• TASK REQUIREMENTS:
Every line in the records below between the one holding "typedef logic [11:0] pixelIndexT;" and the one holding "colour and blanks", inclusive, is to be set down exactly; all other lines are to be left out.

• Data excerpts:
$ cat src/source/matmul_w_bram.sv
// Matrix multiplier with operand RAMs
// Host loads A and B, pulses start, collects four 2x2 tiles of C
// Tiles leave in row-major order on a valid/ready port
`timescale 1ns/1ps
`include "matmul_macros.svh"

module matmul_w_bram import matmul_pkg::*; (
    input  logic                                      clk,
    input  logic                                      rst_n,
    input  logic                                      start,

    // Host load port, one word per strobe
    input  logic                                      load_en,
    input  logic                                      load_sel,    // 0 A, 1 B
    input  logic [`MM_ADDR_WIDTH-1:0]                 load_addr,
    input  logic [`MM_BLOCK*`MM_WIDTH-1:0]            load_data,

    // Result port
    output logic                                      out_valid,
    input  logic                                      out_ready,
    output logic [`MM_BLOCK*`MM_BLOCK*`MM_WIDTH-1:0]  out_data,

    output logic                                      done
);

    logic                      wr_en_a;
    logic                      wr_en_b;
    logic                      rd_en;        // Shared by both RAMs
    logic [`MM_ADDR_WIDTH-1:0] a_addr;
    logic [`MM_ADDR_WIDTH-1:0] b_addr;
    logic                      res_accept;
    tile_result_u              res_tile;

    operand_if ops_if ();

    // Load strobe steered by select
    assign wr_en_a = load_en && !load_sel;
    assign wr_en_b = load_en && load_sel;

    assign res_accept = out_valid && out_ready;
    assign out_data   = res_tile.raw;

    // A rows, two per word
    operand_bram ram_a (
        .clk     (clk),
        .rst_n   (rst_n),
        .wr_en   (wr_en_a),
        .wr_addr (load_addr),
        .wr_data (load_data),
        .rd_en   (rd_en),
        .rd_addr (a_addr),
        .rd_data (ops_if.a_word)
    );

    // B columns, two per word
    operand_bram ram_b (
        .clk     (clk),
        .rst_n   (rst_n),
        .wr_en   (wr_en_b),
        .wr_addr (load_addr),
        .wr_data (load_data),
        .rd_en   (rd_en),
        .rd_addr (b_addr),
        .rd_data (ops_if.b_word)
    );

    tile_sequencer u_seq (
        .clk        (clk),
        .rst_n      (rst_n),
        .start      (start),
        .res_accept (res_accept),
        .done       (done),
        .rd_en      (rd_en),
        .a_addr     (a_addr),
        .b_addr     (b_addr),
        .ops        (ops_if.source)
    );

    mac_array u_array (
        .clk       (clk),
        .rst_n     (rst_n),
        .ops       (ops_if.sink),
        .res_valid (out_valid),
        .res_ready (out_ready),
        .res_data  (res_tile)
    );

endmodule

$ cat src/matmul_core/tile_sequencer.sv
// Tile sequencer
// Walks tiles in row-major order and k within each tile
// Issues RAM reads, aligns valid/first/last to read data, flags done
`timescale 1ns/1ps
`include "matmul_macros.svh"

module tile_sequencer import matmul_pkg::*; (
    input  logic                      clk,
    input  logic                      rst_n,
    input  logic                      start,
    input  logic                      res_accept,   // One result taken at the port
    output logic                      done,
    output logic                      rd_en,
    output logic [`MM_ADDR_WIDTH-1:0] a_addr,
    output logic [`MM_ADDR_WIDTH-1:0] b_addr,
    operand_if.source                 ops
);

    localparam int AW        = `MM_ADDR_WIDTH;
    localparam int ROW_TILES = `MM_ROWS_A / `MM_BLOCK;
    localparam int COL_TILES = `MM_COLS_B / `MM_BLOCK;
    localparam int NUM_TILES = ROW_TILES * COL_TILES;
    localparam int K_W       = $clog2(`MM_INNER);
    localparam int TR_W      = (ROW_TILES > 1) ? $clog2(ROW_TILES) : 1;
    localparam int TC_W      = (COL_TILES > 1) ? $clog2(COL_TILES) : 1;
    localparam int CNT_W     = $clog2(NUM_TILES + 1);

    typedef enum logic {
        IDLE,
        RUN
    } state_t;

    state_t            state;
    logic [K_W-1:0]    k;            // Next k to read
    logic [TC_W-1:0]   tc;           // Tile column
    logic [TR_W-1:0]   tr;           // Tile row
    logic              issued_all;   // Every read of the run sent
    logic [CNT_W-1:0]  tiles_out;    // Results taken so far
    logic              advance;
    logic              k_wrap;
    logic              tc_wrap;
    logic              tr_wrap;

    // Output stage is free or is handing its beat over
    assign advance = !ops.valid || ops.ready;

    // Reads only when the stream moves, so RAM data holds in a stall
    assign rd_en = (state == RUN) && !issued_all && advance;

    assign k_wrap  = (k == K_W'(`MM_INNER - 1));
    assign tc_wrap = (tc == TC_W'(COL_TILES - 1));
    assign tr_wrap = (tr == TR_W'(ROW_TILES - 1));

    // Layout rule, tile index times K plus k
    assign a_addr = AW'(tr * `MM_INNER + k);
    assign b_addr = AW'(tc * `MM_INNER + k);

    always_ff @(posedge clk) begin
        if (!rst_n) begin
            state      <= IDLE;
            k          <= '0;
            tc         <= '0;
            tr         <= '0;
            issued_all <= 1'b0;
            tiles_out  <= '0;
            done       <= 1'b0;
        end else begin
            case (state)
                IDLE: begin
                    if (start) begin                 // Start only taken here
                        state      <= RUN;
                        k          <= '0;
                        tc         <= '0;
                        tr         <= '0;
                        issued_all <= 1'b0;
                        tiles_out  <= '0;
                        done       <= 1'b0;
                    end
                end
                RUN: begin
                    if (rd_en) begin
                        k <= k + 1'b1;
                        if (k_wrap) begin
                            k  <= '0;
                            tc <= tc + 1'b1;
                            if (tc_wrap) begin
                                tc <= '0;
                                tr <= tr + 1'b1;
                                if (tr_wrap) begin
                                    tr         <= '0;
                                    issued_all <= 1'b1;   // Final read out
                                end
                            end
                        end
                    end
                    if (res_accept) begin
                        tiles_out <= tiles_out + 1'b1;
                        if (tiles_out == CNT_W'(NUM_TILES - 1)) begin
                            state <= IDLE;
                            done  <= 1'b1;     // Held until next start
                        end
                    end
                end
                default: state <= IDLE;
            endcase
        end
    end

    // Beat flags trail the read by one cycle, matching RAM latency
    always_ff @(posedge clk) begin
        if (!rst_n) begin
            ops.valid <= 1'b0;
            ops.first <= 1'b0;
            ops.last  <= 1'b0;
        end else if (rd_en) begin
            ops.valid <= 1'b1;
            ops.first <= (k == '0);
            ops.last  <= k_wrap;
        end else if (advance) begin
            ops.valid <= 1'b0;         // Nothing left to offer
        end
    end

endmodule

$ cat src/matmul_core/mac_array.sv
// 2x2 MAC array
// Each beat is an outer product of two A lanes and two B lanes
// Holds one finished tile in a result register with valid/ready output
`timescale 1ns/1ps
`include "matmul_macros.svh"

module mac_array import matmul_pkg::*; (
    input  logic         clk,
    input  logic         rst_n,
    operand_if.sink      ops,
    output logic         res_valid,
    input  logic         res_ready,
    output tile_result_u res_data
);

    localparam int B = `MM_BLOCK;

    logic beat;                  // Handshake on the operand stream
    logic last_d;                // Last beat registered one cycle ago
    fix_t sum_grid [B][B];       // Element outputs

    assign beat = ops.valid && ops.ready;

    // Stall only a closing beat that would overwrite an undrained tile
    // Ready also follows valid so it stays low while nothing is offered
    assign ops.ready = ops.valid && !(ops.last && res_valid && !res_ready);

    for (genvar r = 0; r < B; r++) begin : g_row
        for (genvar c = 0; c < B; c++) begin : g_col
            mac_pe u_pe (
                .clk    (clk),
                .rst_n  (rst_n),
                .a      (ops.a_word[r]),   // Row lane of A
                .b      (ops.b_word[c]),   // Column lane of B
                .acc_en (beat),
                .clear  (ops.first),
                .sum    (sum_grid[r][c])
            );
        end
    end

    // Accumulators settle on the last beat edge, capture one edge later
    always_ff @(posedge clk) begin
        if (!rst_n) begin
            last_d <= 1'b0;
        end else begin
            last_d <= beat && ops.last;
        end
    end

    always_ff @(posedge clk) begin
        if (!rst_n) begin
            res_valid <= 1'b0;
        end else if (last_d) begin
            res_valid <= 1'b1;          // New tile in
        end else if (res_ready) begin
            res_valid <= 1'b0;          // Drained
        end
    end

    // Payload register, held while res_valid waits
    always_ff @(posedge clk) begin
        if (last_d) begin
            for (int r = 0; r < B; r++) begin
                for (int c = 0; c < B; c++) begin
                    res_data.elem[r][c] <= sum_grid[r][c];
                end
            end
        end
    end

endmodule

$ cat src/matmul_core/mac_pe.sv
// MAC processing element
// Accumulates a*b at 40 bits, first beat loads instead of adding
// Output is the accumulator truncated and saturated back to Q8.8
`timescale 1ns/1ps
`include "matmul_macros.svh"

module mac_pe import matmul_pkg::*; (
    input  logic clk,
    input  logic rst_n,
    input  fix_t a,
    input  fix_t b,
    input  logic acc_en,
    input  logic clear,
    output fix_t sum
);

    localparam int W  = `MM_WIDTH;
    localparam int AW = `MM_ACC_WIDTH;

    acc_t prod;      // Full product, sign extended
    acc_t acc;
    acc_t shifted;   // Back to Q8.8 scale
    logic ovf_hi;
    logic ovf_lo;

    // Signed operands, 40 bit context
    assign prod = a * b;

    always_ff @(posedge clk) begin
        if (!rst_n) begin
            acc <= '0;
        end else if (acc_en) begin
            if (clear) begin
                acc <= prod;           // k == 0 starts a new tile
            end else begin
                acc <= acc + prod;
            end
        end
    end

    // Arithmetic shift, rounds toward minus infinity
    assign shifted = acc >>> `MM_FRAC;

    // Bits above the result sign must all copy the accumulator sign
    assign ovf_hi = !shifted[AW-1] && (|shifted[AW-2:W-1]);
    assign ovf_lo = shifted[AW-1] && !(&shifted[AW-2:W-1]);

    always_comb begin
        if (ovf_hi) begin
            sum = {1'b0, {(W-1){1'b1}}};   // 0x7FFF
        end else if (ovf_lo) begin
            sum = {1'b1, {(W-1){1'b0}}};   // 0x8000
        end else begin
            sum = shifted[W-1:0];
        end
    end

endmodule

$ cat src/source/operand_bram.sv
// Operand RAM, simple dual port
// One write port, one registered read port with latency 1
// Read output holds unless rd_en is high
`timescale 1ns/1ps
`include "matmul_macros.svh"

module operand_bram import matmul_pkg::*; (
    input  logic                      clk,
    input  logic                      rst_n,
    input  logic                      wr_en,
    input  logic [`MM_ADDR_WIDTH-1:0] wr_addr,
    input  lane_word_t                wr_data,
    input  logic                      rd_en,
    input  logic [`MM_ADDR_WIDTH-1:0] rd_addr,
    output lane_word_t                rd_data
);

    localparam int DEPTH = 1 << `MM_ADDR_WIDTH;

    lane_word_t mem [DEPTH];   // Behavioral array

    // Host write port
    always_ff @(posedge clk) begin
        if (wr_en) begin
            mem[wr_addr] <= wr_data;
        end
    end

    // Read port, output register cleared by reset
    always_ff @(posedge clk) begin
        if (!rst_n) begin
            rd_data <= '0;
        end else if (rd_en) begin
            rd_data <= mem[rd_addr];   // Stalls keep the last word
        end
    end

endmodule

--

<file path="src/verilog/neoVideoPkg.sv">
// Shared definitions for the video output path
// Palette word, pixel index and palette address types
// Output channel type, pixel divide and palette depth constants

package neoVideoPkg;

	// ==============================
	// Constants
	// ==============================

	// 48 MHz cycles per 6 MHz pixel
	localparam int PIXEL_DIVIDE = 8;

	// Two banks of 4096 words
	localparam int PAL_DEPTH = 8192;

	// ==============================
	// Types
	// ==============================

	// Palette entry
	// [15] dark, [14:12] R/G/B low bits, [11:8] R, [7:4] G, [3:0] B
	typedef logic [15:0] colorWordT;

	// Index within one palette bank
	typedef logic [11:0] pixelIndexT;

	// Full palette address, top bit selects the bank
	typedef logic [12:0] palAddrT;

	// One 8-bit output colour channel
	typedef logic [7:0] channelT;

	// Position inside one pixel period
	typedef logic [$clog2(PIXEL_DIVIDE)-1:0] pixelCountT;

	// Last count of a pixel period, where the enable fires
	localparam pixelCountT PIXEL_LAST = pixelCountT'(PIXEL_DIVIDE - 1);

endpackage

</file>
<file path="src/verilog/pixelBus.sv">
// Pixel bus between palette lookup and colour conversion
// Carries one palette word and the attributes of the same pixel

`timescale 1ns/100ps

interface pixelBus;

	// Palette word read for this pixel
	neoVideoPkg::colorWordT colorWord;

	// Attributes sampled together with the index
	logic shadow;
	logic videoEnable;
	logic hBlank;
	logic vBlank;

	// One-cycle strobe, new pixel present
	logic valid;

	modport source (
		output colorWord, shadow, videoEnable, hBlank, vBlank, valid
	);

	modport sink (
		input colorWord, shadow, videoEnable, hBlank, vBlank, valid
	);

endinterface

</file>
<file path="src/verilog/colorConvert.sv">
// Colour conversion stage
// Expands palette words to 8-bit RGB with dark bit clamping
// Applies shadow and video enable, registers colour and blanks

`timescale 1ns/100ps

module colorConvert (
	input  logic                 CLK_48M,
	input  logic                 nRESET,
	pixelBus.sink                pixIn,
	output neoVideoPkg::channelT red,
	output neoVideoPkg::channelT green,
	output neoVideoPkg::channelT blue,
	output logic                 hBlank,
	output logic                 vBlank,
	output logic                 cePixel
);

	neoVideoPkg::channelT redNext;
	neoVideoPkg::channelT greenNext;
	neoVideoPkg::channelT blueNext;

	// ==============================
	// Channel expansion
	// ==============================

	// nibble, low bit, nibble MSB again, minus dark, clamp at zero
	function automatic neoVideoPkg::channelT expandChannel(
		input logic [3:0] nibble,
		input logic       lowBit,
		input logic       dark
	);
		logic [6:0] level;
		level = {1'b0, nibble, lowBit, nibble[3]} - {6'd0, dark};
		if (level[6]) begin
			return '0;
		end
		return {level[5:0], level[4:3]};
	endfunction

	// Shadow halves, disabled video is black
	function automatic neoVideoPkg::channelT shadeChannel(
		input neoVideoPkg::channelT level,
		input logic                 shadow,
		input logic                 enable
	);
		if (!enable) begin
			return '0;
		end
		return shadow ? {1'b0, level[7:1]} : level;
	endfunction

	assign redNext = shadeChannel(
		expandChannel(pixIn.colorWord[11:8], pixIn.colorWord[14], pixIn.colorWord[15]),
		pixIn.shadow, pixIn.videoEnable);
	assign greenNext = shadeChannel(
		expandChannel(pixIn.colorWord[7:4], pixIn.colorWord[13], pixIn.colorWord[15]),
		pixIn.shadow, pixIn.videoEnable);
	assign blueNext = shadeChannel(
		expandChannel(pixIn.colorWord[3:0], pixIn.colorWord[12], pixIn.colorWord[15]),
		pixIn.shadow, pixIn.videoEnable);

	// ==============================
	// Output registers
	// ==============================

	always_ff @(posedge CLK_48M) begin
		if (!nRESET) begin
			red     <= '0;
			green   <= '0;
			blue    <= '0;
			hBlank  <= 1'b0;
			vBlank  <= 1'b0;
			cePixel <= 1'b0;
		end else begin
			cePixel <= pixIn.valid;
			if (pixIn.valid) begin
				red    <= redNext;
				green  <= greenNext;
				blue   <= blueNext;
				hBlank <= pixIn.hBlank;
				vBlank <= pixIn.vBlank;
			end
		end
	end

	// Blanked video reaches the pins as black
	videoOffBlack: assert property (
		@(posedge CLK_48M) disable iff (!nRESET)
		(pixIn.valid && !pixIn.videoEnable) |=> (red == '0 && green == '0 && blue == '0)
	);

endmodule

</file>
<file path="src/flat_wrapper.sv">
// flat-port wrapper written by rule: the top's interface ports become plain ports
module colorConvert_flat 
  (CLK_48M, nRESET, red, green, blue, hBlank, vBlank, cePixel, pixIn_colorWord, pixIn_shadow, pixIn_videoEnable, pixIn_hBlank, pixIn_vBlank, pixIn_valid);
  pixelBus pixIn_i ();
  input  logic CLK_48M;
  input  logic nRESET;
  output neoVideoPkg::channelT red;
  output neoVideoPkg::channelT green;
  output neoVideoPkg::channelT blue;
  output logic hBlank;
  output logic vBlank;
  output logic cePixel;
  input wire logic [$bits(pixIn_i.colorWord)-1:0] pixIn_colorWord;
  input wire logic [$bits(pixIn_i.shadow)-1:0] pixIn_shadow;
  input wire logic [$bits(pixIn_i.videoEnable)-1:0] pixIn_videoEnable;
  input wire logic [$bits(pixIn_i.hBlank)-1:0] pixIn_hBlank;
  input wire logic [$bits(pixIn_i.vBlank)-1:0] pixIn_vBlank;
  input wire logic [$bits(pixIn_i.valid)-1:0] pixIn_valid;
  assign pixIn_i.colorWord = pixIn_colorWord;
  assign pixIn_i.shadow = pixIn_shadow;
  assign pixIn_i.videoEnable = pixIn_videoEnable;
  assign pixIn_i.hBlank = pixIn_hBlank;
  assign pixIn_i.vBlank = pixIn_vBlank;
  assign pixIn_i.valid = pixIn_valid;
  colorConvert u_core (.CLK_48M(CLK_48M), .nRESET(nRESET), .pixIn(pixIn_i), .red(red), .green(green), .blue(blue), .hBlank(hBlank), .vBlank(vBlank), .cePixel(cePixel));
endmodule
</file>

* * *

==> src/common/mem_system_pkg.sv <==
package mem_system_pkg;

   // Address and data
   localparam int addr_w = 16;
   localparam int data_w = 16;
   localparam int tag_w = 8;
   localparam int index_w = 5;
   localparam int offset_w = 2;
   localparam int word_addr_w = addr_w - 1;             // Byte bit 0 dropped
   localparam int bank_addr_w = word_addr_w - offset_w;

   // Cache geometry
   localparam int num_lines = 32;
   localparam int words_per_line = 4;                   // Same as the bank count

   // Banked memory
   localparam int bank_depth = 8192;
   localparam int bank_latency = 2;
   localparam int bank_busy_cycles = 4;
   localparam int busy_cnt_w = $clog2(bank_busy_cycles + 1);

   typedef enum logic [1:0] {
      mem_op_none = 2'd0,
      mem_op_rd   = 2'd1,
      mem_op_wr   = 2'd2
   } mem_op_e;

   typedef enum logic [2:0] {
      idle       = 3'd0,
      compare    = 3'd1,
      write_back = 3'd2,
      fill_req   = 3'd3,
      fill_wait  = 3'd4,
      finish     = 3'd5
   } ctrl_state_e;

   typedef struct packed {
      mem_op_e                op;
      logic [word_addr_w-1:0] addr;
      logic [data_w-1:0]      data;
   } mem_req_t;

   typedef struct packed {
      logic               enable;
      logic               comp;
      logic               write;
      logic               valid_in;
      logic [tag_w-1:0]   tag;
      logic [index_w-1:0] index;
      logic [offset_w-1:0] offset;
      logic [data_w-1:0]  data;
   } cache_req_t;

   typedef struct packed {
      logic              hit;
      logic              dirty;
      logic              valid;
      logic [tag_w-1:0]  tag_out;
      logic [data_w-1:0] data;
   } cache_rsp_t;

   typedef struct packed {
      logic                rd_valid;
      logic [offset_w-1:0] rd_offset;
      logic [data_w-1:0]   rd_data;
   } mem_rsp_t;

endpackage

• REPLY:
	typedef logic [11:0] pixelIndexT;

	// Full palette address, top bit selects the bank
	typedef logic [12:0] palAddrT;

	// One 8-bit output colour channel
	typedef logic [7:0] channelT;

	// Position inside one pixel period
	typedef logic [$clog2(PIXEL_DIVIDE)-1:0] pixelCountT;

	// Last count of a pixel period, where the enable fires
	localparam pixelCountT PIXEL_LAST = pixelCountT'(PIXEL_DIVIDE - 1);

endpackage

</file>
<file path="src/verilog/pixelBus.sv">
// Pixel bus between palette lookup and colour conversion
// Carries one palette word and the attributes of the same pixel

`timescale 1ns/100ps

interface pixelBus;

	// Palette word read for this pixel
	neoVideoPkg::colorWordT colorWord;

	// Attributes sampled together with the index
	logic shadow;
	logic videoEnable;
	logic hBlank;
	logic vBlank;

	// One-cycle strobe, new pixel present
	logic valid;

	modport source (
		output colorWord, shadow, videoEnable, hBlank, vBlank, valid
	);

	modport sink (
		input colorWord, shadow, videoEnable, hBlank, vBlank, valid
	);

endinterface

</file>
<file path="src/verilog/colorConvert.sv">
// Colour conversion stage
// Expands palette words to 8-bit RGB with dark bit clamping
// Applies shadow and video enable, registers colour and blanks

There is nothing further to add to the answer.